Soya tertegun, ia berpikir bagaimana bisa Dokter ini menebak dengan tepat, jika Kai yang menyebabkan semua ini.
“Jangan terkejut, Kai mengirimkan pesan padaku untuk mengobati lukamu. Sesungguhnya ia tidak suka melihatmu terluka. Aku sedang menggantikan suamiku, yang saat ini sedang bertugas di rumah sakit. Oh, iya. Kita belum berkenalan, namaku Wilona Carla," Wilona menepuk pundak Soya karena dia tahu tangan kanannya sedang terluka dan tak mungkin bisa bersalaman.
“Nah, sudah selesai. Jujur, aku kagum dengan dirimu Sophia. Sebagai perempuan ternyata kau sangat kuat, ya. Ha-ha-ha ...," Wilona tertawa sambil menutupi mulutnya. “Kau tahu? Kai itu suka sekali dengan perempuan tangguh, tetapi lembut dan penyayang. Pantas saja, Kai menyukaimu. Ternyata kau sesuai kriteria kekasih idamannya, selain itu kau begitu imut dan menggemaskan sekali!" Wilona memekik gemas.

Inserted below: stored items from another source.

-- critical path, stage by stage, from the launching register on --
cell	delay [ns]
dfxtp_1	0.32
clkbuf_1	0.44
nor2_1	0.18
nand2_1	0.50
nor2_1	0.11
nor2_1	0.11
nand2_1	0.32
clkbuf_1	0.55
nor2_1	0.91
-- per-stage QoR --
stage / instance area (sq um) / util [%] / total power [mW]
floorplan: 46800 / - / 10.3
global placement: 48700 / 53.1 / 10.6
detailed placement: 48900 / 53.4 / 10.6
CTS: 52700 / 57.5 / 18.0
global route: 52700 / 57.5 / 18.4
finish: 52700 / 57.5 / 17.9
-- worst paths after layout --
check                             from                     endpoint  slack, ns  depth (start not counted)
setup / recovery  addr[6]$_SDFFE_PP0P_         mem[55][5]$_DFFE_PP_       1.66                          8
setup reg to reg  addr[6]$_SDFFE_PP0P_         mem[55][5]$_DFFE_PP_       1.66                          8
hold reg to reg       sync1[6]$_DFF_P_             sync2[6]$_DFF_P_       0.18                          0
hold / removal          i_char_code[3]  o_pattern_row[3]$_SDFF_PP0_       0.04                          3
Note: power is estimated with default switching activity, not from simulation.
==> config.mk <==
export PLATFORM = sky130hd
export DESIGN_NAME = gms_regs
export DESIGN_NICKNAME = d
export VERILOG_FILES = /design/src/gms_regs.v /design/src/gms_sync.v /design/src/gms_idle_cnt.v
export VERILOG_INCLUDE_DIRS = /design/src /design/src/src
export SDC_FILE = /design/constraint.sdc
export NUM_CORES = 1
export LEC_CHECK = 0
export ABC_AREA = 0
export CORE_ASPECT_RATIO = 0.6
export CORE_MARGIN = 1
export CORE_UTILIZATION = 35
export CTS_BUF_LIST = sky130_fd_sc_hd__clkbuf_16
export DETAILED_ROUTE_END_ITERATION = 8
export DONT_BUFFER_PORTS = 1
export HOLD_SLACK_MARGIN = 0.08
export SLEW_MARGIN = 10
export SYNTH_ARGS = -nofsm -noshare
export SYNTH_HDL_FRONTEND = slang
export SYNTH_HIERARCHICAL = 1
export SYNTH_SLANG_ARGS = --single-unit
==> constraint.sdc <==
create_clock -name i_mclk -period 1.6 [get_ports i_mclk]
set_input_delay 0.32 -clock i_mclk [delete_from_list [all_inputs] [get_ports i_mclk]]
set_output_delay 0.32 -clock i_mclk [all_outputs]
set_load 0.01 [all_outputs]
==> src/swpm_pkg.sv <==
// Purpose: shared constants and types for the servo warning and protection monitor
// Assumes: 10 MHz system clock
// Notes: warning slot order is A0..A9
package swpm_pkg;
    localparam int CLK_HZ = 10_000_000;
    localparam int NUM_WARN = 10;
    localparam int W_OVERLOAD = 0;
    localparam int W_REGEN = 1;
    localparam int W_BATTERY = 2;
    localparam int W_FAN = 3;
    localparam int W_ENC_COMM = 4;
    localparam int W_ENC_HEAT = 5;
    localparam int W_OSC = 6;
    localparam int W_LIFE = 7;
    localparam int W_SCALE_ALM = 8;
    localparam int W_SCALE_COMM = 9;
    // Warning threshold, percent of protection level
    localparam logic [7:0] LOAD_WARN_PCT = 8'h55;
    // Battery threshold in millivolts (3.2 V)
    localparam logic [15:0] BATT_WARN_MV = 16'h0C80;
    localparam int FAN_STOP_MS = 1000;
    localparam int FAN_STOP_CYC = FAN_STOP_MS * (CLK_HZ / 1000);
    localparam int TICK_MS = 1000;
    localparam int TICK_CYC = TICK_MS * (CLK_HZ / 1000);
    // Latch time codes: 0 none, 1..10 seconds, 15 unlimited
    localparam logic [3:0] LATCH_NONE = 4'h0;
    localparam logic [3:0] LATCH_MAX_S = 4'hA;
    localparam logic [3:0] LATCH_FOREVER = 4'hF;
    localparam logic [31:0] DEV_EXCESS_DEFAULT = 32'h000186A0;
    localparam logic [31:0] HYBRID_DEV_DEFAULT = 32'h00003E80;
    // Over-speed default is 1.2 x max speed, as 12/10
    localparam int OVERSPEED_NUM = 12;
    localparam int OVERSPEED_DEN = 10;
    typedef enum logic [1:0] {CTRL_POSITION, CTRL_VELOCITY, CTRL_TORQUE, CTRL_FULL_CLOSED} ctrl_mode_type;
endpackage

==> src/swpm_warn_if.sv <==
// Purpose: carries one warning slot between the monitor and its latch
// Assumes: single clock domain
// Notes: one instance per warning source
`timescale 1ns/100ps
`default_nettype none
interface swpm_warn_if;
    logic cause;
    logic latchable;
    logic forever_hold;
    logic active;
    modport monitor (output cause, output latchable, output forever_hold, input active);
    modport latch (input cause, input latchable, input forever_hold, output active);
endinterface
`default_nettype wire

==> src/swpm_monitor.sv <==
// Purpose: servo warning codes and protective trips
// Assumes: measurements arrive synchronous to i_sys_clk, scaled by upstream logic
// Notes: trips are sticky until alarm clear; warnings per independent slot
`timescale 1ns/100ps
`default_nettype none
// How it works
// Warnings assert below trip thresholds; non-latching ones follow their cause.
// Latchable warnings hold 1 to 10 s, or forever, after cause ends.
// Battery and lifetime warnings always latch without time limit.
// Alarm clear held active keeps every warning cleared.
// Overload warning when load factor is 85 percent or more.
// Regeneration warning when regenerative load is 85 percent or more.
// Battery warning when voltage is 3.2 V or lower.
// Fan warning after one second stopped, except during servo-off stop.
// Encoder warning when consecutive comm errors exceed the limit.
// Scale warning when consecutive comm errors exceed the limit.
// Encoder overheat report raises its warning.
// Scale alarm report raises its warning.
// Oscillation warning when vibration exceeds detect level.
// Lifetime warning when remaining life drops below the specified time.
// Over-speed trip above level; default max speed times 1.2.
// Deviation trip in position or full-closed modes above excess level.
// Deviation excess level defaults to 100000 command-unit pulses.
// Unit select 0 compares command deviation, 1 encoder or full-closed deviation.
// With unit select 1, filter and damping do not affect deviation.
// Working range trip when motor position exceeds allowed revolutions; the code trips only in position or full-closed mode with servo on.
// Hybrid deviation trip in full-closed mode; default 16000 pulses.
// Torque clamped to first limit; limiting output while clamping.
// Each warning slot has its own independent latch timer.
module swpm_monitor
    import swpm_pkg::*;
#(
    parameter int ERR_CNT_W = 8,
    parameter int FAN_STOP_CYCLES = FAN_STOP_CYC,
    parameter int SEC_CYCLES = TICK_CYC,
    parameter logic [31:0] DEV_EXCESS_INIT = DEV_EXCESS_DEFAULT,
    parameter logic [31:0] HYBRID_DEV_INIT = HYBRID_DEV_DEFAULT
) (
    input wire logic i_sys_clk,
    input wire logic i_sys_rst,
    input wire logic i_alarm_clear_input,
    input wire logic [3:0] i_warning_latch_time,
    input wire logic i_servo_on,
    input wire ctrl_mode_type i_ctrl_mode,
    input wire logic [7:0] i_load_factor_pct,
    input wire logic [7:0] i_regen_factor_pct,
    input wire logic [15:0] i_battery_mv,
    input wire logic i_fan_stopped,
    input wire logic i_fan_servo_off_stop,
    input wire logic i_enc_comm_err,
    input wire logic i_enc_comm_ok,
    input wire logic [ERR_CNT_W-1:0] i_enc_err_limit,
    input wire logic i_scale_comm_err,
    input wire logic i_scale_comm_ok,
    input wire logic [ERR_CNT_W-1:0] i_scale_err_limit,
    input wire logic i_enc_overheat,
    input wire logic i_scale_alarm,
    input wire logic [15:0] i_vibration,
    input wire logic [15:0] i_oscillation_detect_level,
    input wire logic i_life_expired,
    input wire logic [15:0] i_motor_speed,
    input wire logic [15:0] i_motor_max_speed,
    input wire logic [15:0] i_overspeed_level,
    input wire logic [31:0] i_dev_cmd_unit,
    input wire logic [31:0] i_dev_enc_unit,
    input wire logic i_deviation_unit_select,
    input wire logic [31:0] i_deviation_excess_level,
    input wire logic [31:0] i_motor_pos_abs,
    input wire logic [31:0] i_working_range_setting,
    input wire logic [31:0] i_hybrid_dev,
    input wire logic [31:0] i_hybrid_deviation_level,
    input wire logic [15:0] i_torque_request,
    input wire logic [15:0] i_first_torque_limit,
    output logic [NUM_WARN-1:0] o_warnings,
    output logic o_trip_overspeed,
    output logic o_trip_deviation,
    output logic o_trip_range,
    output logic o_trip_hybrid,
    output logic [15:0] o_torque_cmd,
    output logic o_torque_limiting_output
);
    function automatic logic over_limit(input logic [ERR_CNT_W-1:0] cnt, input logic [ERR_CNT_W-1:0] lim);
        over_limit = cnt > lim;
    endfunction

    logic [NUM_WARN-1:0] cause;
    logic [NUM_WARN-1:0] active;
    logic [$clog2(SEC_CYCLES+1)-1:0] sec_cnt;
    logic sec_tick;
    logic [$clog2(FAN_STOP_CYCLES+1)-1:0] fan_cnt;
    logic [ERR_CNT_W-1:0] enc_errs;
    logic [ERR_CNT_W-1:0] scale_errs;

    // One-second enable for the latch timers
    always_ff @(posedge i_sys_clk) begin
        if (i_sys_rst || sec_cnt == ($bits(sec_cnt))'(SEC_CYCLES - 1)) begin
            sec_cnt <= '0;
        end else begin
            sec_cnt <= sec_cnt + 1'b1;
        end
    end
    always_ff @(posedge i_sys_clk) begin
        if (i_sys_rst) begin
            sec_tick <= 1'b0;
        end else begin
            sec_tick <= sec_cnt == ($bits(sec_cnt))'(SEC_CYCLES - 1);
        end
    end

    // Fan timer ignores the deliberate stop taken while servo is off
    wire fan_fault = i_fan_stopped && !(i_fan_servo_off_stop && !i_servo_on);
    wire fan_done = fan_cnt == ($bits(fan_cnt))'(FAN_STOP_CYCLES);
    always_ff @(posedge i_sys_clk) begin
        if (i_sys_rst || !fan_fault) begin
            fan_cnt <= '0;
        end else if (!fan_done) begin
            fan_cnt <= fan_cnt + 1'b1;
        end
    end

    // Consecutive error counts saturate and restart on a good frame
    always_ff @(posedge i_sys_clk) begin
        if (i_sys_rst || i_enc_comm_ok) begin
            enc_errs <= '0;
        end else if (i_enc_comm_err && enc_errs != '1) begin
            enc_errs <= enc_errs + 1'b1;
        end
    end
    always_ff @(posedge i_sys_clk) begin
        if (i_sys_rst || i_scale_comm_ok) begin
            scale_errs <= '0;
        end else if (i_scale_comm_err && scale_errs != '1) begin
            scale_errs <= scale_errs + 1'b1;
        end
    end

    assign cause[W_OVERLOAD] = i_load_factor_pct >= LOAD_WARN_PCT;
    assign cause[W_REGEN] = i_regen_factor_pct >= LOAD_WARN_PCT;
    assign cause[W_BATTERY] = i_battery_mv <= BATT_WARN_MV;
    assign cause[W_FAN] = fan_done;
    assign cause[W_ENC_COMM] = over_limit(enc_errs, i_enc_err_limit);
    assign cause[W_ENC_HEAT] = i_enc_overheat;
    assign cause[W_OSC] = i_vibration > i_oscillation_detect_level;
    assign cause[W_LIFE] = i_life_expired;
    assign cause[W_SCALE_ALM] = i_scale_alarm;
    assign cause[W_SCALE_COMM] = over_limit(scale_errs, i_scale_err_limit);

    // One slot per source, each with its own timer
    genvar g;
    generate
        for (g = 0; g < NUM_WARN; g++) begin : slot
            swpm_warn_if wif ();
            assign wif.cause = cause[g];
            assign wif.forever_hold = (g == W_BATTERY) || (g == W_LIFE);
            assign wif.latchable = !((g == W_BATTERY) || (g == W_LIFE));
            assign active[g] = wif.active;
            swpm_warn_latch u_latch (
                .i_sys_clk(i_sys_clk),
                .i_sys_rst(i_sys_rst),
                .i_sec_tick(sec_tick),
                .i_alarm_clear_input(i_alarm_clear_input),
                .i_warning_latch_time(i_warning_latch_time),
                .warn(wif.latch)
            );
        end
    endgenerate

    // Over-speed: zero setting selects the 1.2 x max speed default
    wire [19:0] speed_default = 20'(({4'h0, i_motor_max_speed} * 20'(OVERSPEED_NUM)) / 20'(OVERSPEED_DEN));
    wire [19:0] speed_limit = (i_overspeed_level == 16'h0000) ? speed_default : {4'h0, i_overspeed_level};
    wire overspeed = {4'h0, i_motor_speed} > speed_limit;

    wire pos_mode = i_ctrl_mode == CTRL_POSITION || i_ctrl_mode == CTRL_FULL_CLOSED;
    // Encoder-unit deviation is taken after the command filters, so they do not count
    wire [31:0] dev_sel = i_deviation_unit_select ? i_dev_enc_unit : i_dev_cmd_unit;
    // Zero setting selects the power-on default level
    wire [31:0] dev_lim = (i_deviation_excess_level == 32'h0) ? DEV_EXCESS_INIT : i_deviation_excess_level;
    wire dev_excess = pos_mode && dev_sel > dev_lim;
    wire range_excess = pos_mode && i_servo_on && i_motor_pos_abs > i_working_range_setting;
    wire [31:0] hyb_lim = (i_hybrid_deviation_level == 32'h0) ? HYBRID_DEV_INIT : i_hybrid_deviation_level;
    wire hyb_excess = i_ctrl_mode == CTRL_FULL_CLOSED && i_hybrid_dev > hyb_lim;

    // Trips stay set until the host clears them; a new cause wins over clear
    always_ff @(posedge i_sys_clk) begin
        if (i_sys_rst) begin
            o_trip_overspeed <= 1'b0;
            o_trip_deviation <= 1'b0;
            o_trip_range <= 1'b0;
            o_trip_hybrid <= 1'b0;
        end else begin
            o_trip_overspeed <= overspeed || (o_trip_overspeed && !i_alarm_clear_input);
            o_trip_deviation <= dev_excess || (o_trip_deviation && !i_alarm_clear_input);
            o_trip_range <= range_excess || (o_trip_range && !i_alarm_clear_input);
            o_trip_hybrid <= hyb_excess || (o_trip_hybrid && !i_alarm_clear_input);
        end
    end

    wire clamp = i_torque_request > i_first_torque_limit;
    always_ff @(posedge i_sys_clk) begin
        if (i_sys_rst) begin
            o_torque_cmd <= 16'h0000;
            o_torque_limiting_output <= 1'b0;
            o_warnings <= '0;
        end else begin
            o_torque_cmd <= clamp ? i_first_torque_limit : i_torque_request;
            o_torque_limiting_output <= clamp;
            o_warnings <= active;
        end
    end

    AST_OVERLOAD: assert property (@(posedge i_sys_clk) disable iff (i_sys_rst)
        (i_load_factor_pct >= LOAD_WARN_PCT && !i_alarm_clear_input) |=> o_warnings[W_OVERLOAD])
        else $error("overload warning missing");
    AST_BATTERY: assert property (@(posedge i_sys_clk) disable iff (i_sys_rst)
        (i_battery_mv <= BATT_WARN_MV && !i_alarm_clear_input) |=> o_warnings[W_BATTERY])
        else $error("battery warning missing");
    AST_CLEAR_ALL: assert property (@(posedge i_sys_clk) disable iff (i_sys_rst)
        i_alarm_clear_input |=> o_warnings == '0) else $error("warnings not cleared");
    AST_OVERSPEED: assert property (@(posedge i_sys_clk) disable iff (i_sys_rst)
        overspeed |=> o_trip_overspeed) else $error("over-speed trip missing");
    // Outside position modes a clear deviation trip must stay clear
    AST_DEV_MODE: assert property (@(posedge i_sys_clk) disable iff (i_sys_rst)
        (!pos_mode && !o_trip_deviation) |=> !o_trip_deviation)
        else $error("deviation trip outside position modes");
    AST_HYBRID: assert property (@(posedge i_sys_clk) disable iff (i_sys_rst)
        (i_ctrl_mode == CTRL_FULL_CLOSED && i_hybrid_dev > hyb_lim) |=> o_trip_hybrid)
        else $error("hybrid trip missing");
    AST_TORQUE: assert property (@(posedge i_sys_clk) disable iff (i_sys_rst)
        clamp |=> (o_torque_limiting_output && o_torque_cmd == $past(i_first_torque_limit)))
        else $error("torque not clamped");
    AST_FAN_DELAY: assert property (@(posedge i_sys_clk) disable iff (i_sys_rst)
        $rose(fan_fault) |-> !cause[W_FAN]) else $error("fan warning too early");
    AST_RANGE: assert property (@(posedge i_sys_clk) disable iff (i_sys_rst)
        range_excess |=> o_trip_range) else $error("range trip missing");

    COV_OVERLOAD: cover property (@(posedge i_sys_clk) $rose(o_warnings[W_OVERLOAD]));
    COV_FAN: cover property (@(posedge i_sys_clk) $rose(o_warnings[W_FAN]));
    COV_DEV: cover property (@(posedge i_sys_clk) $rose(o_trip_deviation));
    COV_CLEAR: cover property (@(posedge i_sys_clk) o_warnings[W_BATTERY] ##1 i_alarm_clear_input);
endmodule
`default_nettype wire

==> src/swpm_warn_latch.sv <==
// Purpose: one warning slot with cause-follow and timed or unlimited hold
// Assumes: i_sec_tick is a one-cycle pulse once per second
// Notes: alarm clear dominates the cause while held
`timescale 1ns/100ps
`default_nettype none
module swpm_warn_latch
    import swpm_pkg::*;
(
    input wire logic i_sys_clk,
    input wire logic i_sys_rst,
    input wire logic i_sec_tick,
    input wire logic i_alarm_clear_input,
    input wire logic [3:0] i_warning_latch_time,
    swpm_warn_if.latch warn
);
    logic held;
    logic [3:0] secs_left;
    wire timed_mode = warn.latchable && i_warning_latch_time != LATCH_NONE;
    wire unlimited = warn.forever_hold || (warn.latchable && i_warning_latch_time == LATCH_FOREVER);
    wire [3:0] load_secs = (i_warning_latch_time > LATCH_MAX_S) ? LATCH_MAX_S : i_warning_latch_time;
    wire expire = !unlimited && i_sec_tick && secs_left <= 4'h1;

    always_ff @(posedge i_sys_clk) begin
        if (i_sys_rst || i_alarm_clear_input) begin
            held <= 1'b0;
            secs_left <= 4'h0;
        end else if (warn.cause) begin
            held <= timed_mode || warn.forever_hold;
            secs_left <= load_secs;
        end else if (held) begin
            if (expire) begin
                held <= 1'b0;
            end else if (i_sec_tick && !unlimited) begin
                secs_left <= secs_left - 4'h1;
            end
        end
    end
    // Non-latching slots follow the cause directly
    assign warn.active = !i_alarm_clear_input && (warn.cause || held);

    AST_CLEAR_WINS: assert property (@(posedge i_sys_clk) disable iff (i_sys_rst)
        i_alarm_clear_input |-> !warn.active) else $error("warning shown during alarm clear");
    AST_FOREVER_HOLD: assert property (@(posedge i_sys_clk) disable iff (i_sys_rst)
        (warn.forever_hold && held && !i_alarm_clear_input) |=> held) else $error("unlimited warning dropped");
    // With no latch time a live cause must never arm the hold of a slot without forever hold
    AST_NOLATCH: assert property (@(posedge i_sys_clk) disable iff (i_sys_rst)
        (!warn.forever_hold && i_warning_latch_time == LATCH_NONE && warn.cause) |=> !held)
        else $error("non-latching warning held");
    AST_TIMED_RELEASE: assert property (@(posedge i_sys_clk) disable iff (i_sys_rst)
        (held && expire && !warn.cause && !i_alarm_clear_input) |=> !held)
        else $error("timed hold did not release");
endmodule
`default_nettype wire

“Ah, Dokter bisa saja. Malahan saya yang minder dengan kecantikan Dokter. Ternyata Dokter cantik sekali, lesung pipi yang Dokter miliki menambahkan kesan manis, Dokter Francis sangat beruntung memiliki istri seperti Anda," Soya melontarkan pujian untuk Wilona. Apa yang ia katakan benar-benar tulus dari hati. Saat matanya bersirobok dengan mata milik Wilona pertama kali, Soya langsung terkesima akan kecantikan istri Dokter Francis ini.
“Terima kasih atas pujiannya, aku juga beruntung memilikinya, bahkan sangat beruntung. Karena dia lelaki yang sempurna. Dia sangat baik dan pengertian, mau menerimaku apa adanya. Dibalik penampilan seorang istri yang terlihat sempurna pasti ada suami yang berperan dengan baik, begitu juga sebaliknya. Dia yang menjadikanku terlihat sempurna, Sophia," ujar Wilona lagi.
Soya tersenyum. Merasa iri dengan kehidupan bahagia Wilona yang diratukan oleh sang suami. Raut wajahnya tak sengaja tertangkap basah oleh Wilona sendiri.
“Francis adalah sosok yang sempurna, saking sempurnanya banyak wanita yang begitu mendambanya, menjadikannya sosok kekasih dan suami idaman mereka," kata Wilona sambil memandang ke arah luar jendela.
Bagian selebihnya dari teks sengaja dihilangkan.